**Data records**:
○ ○ ○ ○
==> src/rtl/i2c_timing_monitor.sv <==
module i2c_timing_monitor #(
  parameter longint CLK_HZ = 100_000_000
) (
  input  logic       clk,
  input  logic       rst,
  input  logic       fast_mode,
  input  logic       scl_in,
  input  logic       sda_in,
  output logic       viol_valid,
  output logic [2:0] viol_code
);

  function automatic longint ns2cyc(input longint ns);
    return (ns * CLK_HZ + longint'(999_999_999)) / longint'(1_000_000_000);
  endfunction

  localparam longint LIM_MAX = ns2cyc(10_000);
  localparam int     CW      = $clog2(LIM_MAX + 1) + 1;
  localparam logic [CW-1:0] SAT = '1;

  localparam logic [CW-1:0] S_LOW  = CW'(ns2cyc(4700));
  localparam logic [CW-1:0] F_LOW  = CW'(ns2cyc(1300));
  localparam logic [CW-1:0] S_HIGH = CW'(ns2cyc(4000));
  localparam logic [CW-1:0] F_HIGH = CW'(ns2cyc(600));
  localparam logic [CW-1:0] S_PER  = CW'(ns2cyc(10_000));
  localparam logic [CW-1:0] F_PER  = CW'(ns2cyc(2500));
  localparam logic [CW-1:0] S_HOLD = CW'(ns2cyc(4000));
  localparam logic [CW-1:0] F_HOLD = CW'(ns2cyc(600));
  localparam logic [CW-1:0] S_RSU  = CW'(ns2cyc(4700));
  localparam logic [CW-1:0] F_RSU  = CW'(ns2cyc(600));
  localparam logic [CW-1:0] S_PSU  = CW'(ns2cyc(4000));
  localparam logic [CW-1:0] F_PSU  = CW'(ns2cyc(600));
  localparam logic [CW-1:0] S_FREE = CW'(ns2cyc(4700));
  localparam logic [CW-1:0] F_FREE = CW'(ns2cyc(1300));
  localparam logic [CW-1:0] S_SU   = CW'(ns2cyc(250));
  localparam logic [CW-1:0] F_SU   = CW'(ns2cyc(100));

  localparam logic [2:0] C_SETUP  = 3'd0;
  localparam logic [2:0] C_LOW    = 3'd1;
  localparam logic [2:0] C_HIGH   = 3'd2;
  localparam logic [2:0] C_PER    = 3'd3;
  localparam logic [2:0] C_HOLD   = 3'd4;
  localparam logic [2:0] C_RSU    = 3'd5;
  localparam logic [2:0] C_PSU    = 3'd6;
  localparam logic [2:0] C_FREE   = 3'd7;

  // two-flop synchronizers plus one stage of history for edge detection
  logic [1:0] scl_sy, sda_sy;
  logic       scl_p, sda_p;
  logic       scl_s, sda_s;

  always_ff @(posedge clk) begin
    if (rst) begin
      scl_sy <= 2'b11;
      sda_sy <= 2'b11;
      scl_p  <= 1'b1;
      sda_p  <= 1'b1;
    end else begin
      scl_sy <= {scl_sy[0], scl_in};
      sda_sy <= {sda_sy[0], sda_in};
      scl_p  <= scl_sy[1];
      sda_p  <= sda_sy[1];
    end
  end

  assign scl_s = scl_sy[1];
  assign sda_s = sda_sy[1];

  logic scl_r, scl_f, sda_e, start_ev, stop_ev;
  assign scl_r    =  scl_s & ~scl_p;
  assign scl_f    = ~scl_s &  scl_p;
  assign sda_e    =  sda_s ^  sda_p;
  assign start_ev = ~sda_s &  sda_p & scl_s & scl_p;
  assign stop_ev  =  sda_s & ~sda_p & scl_s & scl_p;

  logic [CW-1:0] lim_low, lim_high, lim_per, lim_hold, lim_rsu, lim_psu, lim_free, lim_su;
  assign lim_low  = fast_mode ? F_LOW  : S_LOW;
  assign lim_high = fast_mode ? F_HIGH : S_HIGH;
  assign lim_per  = fast_mode ? F_PER  : S_PER;
  assign lim_hold = fast_mode ? F_HOLD : S_HOLD;
  assign lim_rsu  = fast_mode ? F_RSU  : S_RSU;
  assign lim_psu  = fast_mode ? F_PSU  : S_PSU;
  assign lim_free = fast_mode ? F_FREE : S_FREE;
  assign lim_su   = fast_mode ? F_SU   : S_SU;

  // elapsed cycles since the last clock fall, clock rise and data edge
  logic [CW-1:0] t_fall, t_rise, t_sda;
  logic          busy, after_start, seen_stop, sda_low_chg;

  always_ff @(posedge clk) begin
    if (rst) begin
      t_fall      <= SAT;
      t_rise      <= SAT;
      t_sda       <= SAT;
      busy        <= 1'b0;
      after_start <= 1'b0;
      seen_stop   <= 1'b0;
      sda_low_chg <= 1'b0;
    end else begin
      t_fall <= scl_f ? CW'(1) : (t_fall == SAT ? SAT : t_fall + 1'b1);
      t_rise <= scl_r ? CW'(1) : (t_rise == SAT ? SAT : t_rise + 1'b1);
      t_sda  <= sda_e ? CW'(1) : (t_sda  == SAT ? SAT : t_sda  + 1'b1);
      if (start_ev)     busy <= 1'b1;
      else if (stop_ev) busy <= 1'b0;
      if (start_ev)     after_start <= 1'b1;
      else if (scl_f)   after_start <= 1'b0;
      if (stop_ev)      seen_stop <= 1'b1;
      if (scl_r || start_ev)   sda_low_chg <= 1'b0;
      else if (sda_e && !scl_s) sda_low_chg <= 1'b1;
    end
  end

  always_comb begin
    viol_valid = 1'b0;
    viol_code  = C_SETUP;
    if (start_ev) begin
      if (busy) begin
        if (t_rise < lim_rsu) begin viol_valid = 1'b1; viol_code = C_RSU; end
      end else if (seen_stop && t_sda < lim_free) begin
        viol_valid = 1'b1; viol_code = C_FREE;
      end
    end else if (stop_ev && busy) begin
      if (t_rise < lim_psu) begin viol_valid = 1'b1; viol_code = C_PSU; end
    end else if (scl_f && busy) begin
      if (after_start && t_sda < lim_hold) begin viol_valid = 1'b1; viol_code = C_HOLD; end
      else if (t_rise < lim_high)          begin viol_valid = 1'b1; viol_code = C_HIGH; end
    end else if (scl_r && busy) begin
      if (t_fall < lim_low)                          begin viol_valid = 1'b1; viol_code = C_LOW; end
      else if (t_rise < lim_per)                     begin viol_valid = 1'b1; viol_code = C_PER; end
      else if (sda_e || (sda_low_chg && t_sda < lim_su)) begin viol_valid = 1'b1; viol_code = C_SETUP; end
    end
  end

endmodule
○ ○ ○ ○
**Required action**: Beginning with the line that contains "if (t_fall <", repeat every line through the end of the records and nothing more.

**Task response**:
      if (t_fall < lim_low)                          begin viol_valid = 1'b1; viol_code = C_LOW; end
      else if (t_rise < lim_per)                     begin viol_valid = 1'b1; viol_code = C_PER; end
      else if (sda_e || (sda_low_chg && t_sda < lim_su)) begin viol_valid = 1'b1; viol_code = C_SETUP; end
    end
  end

endmodule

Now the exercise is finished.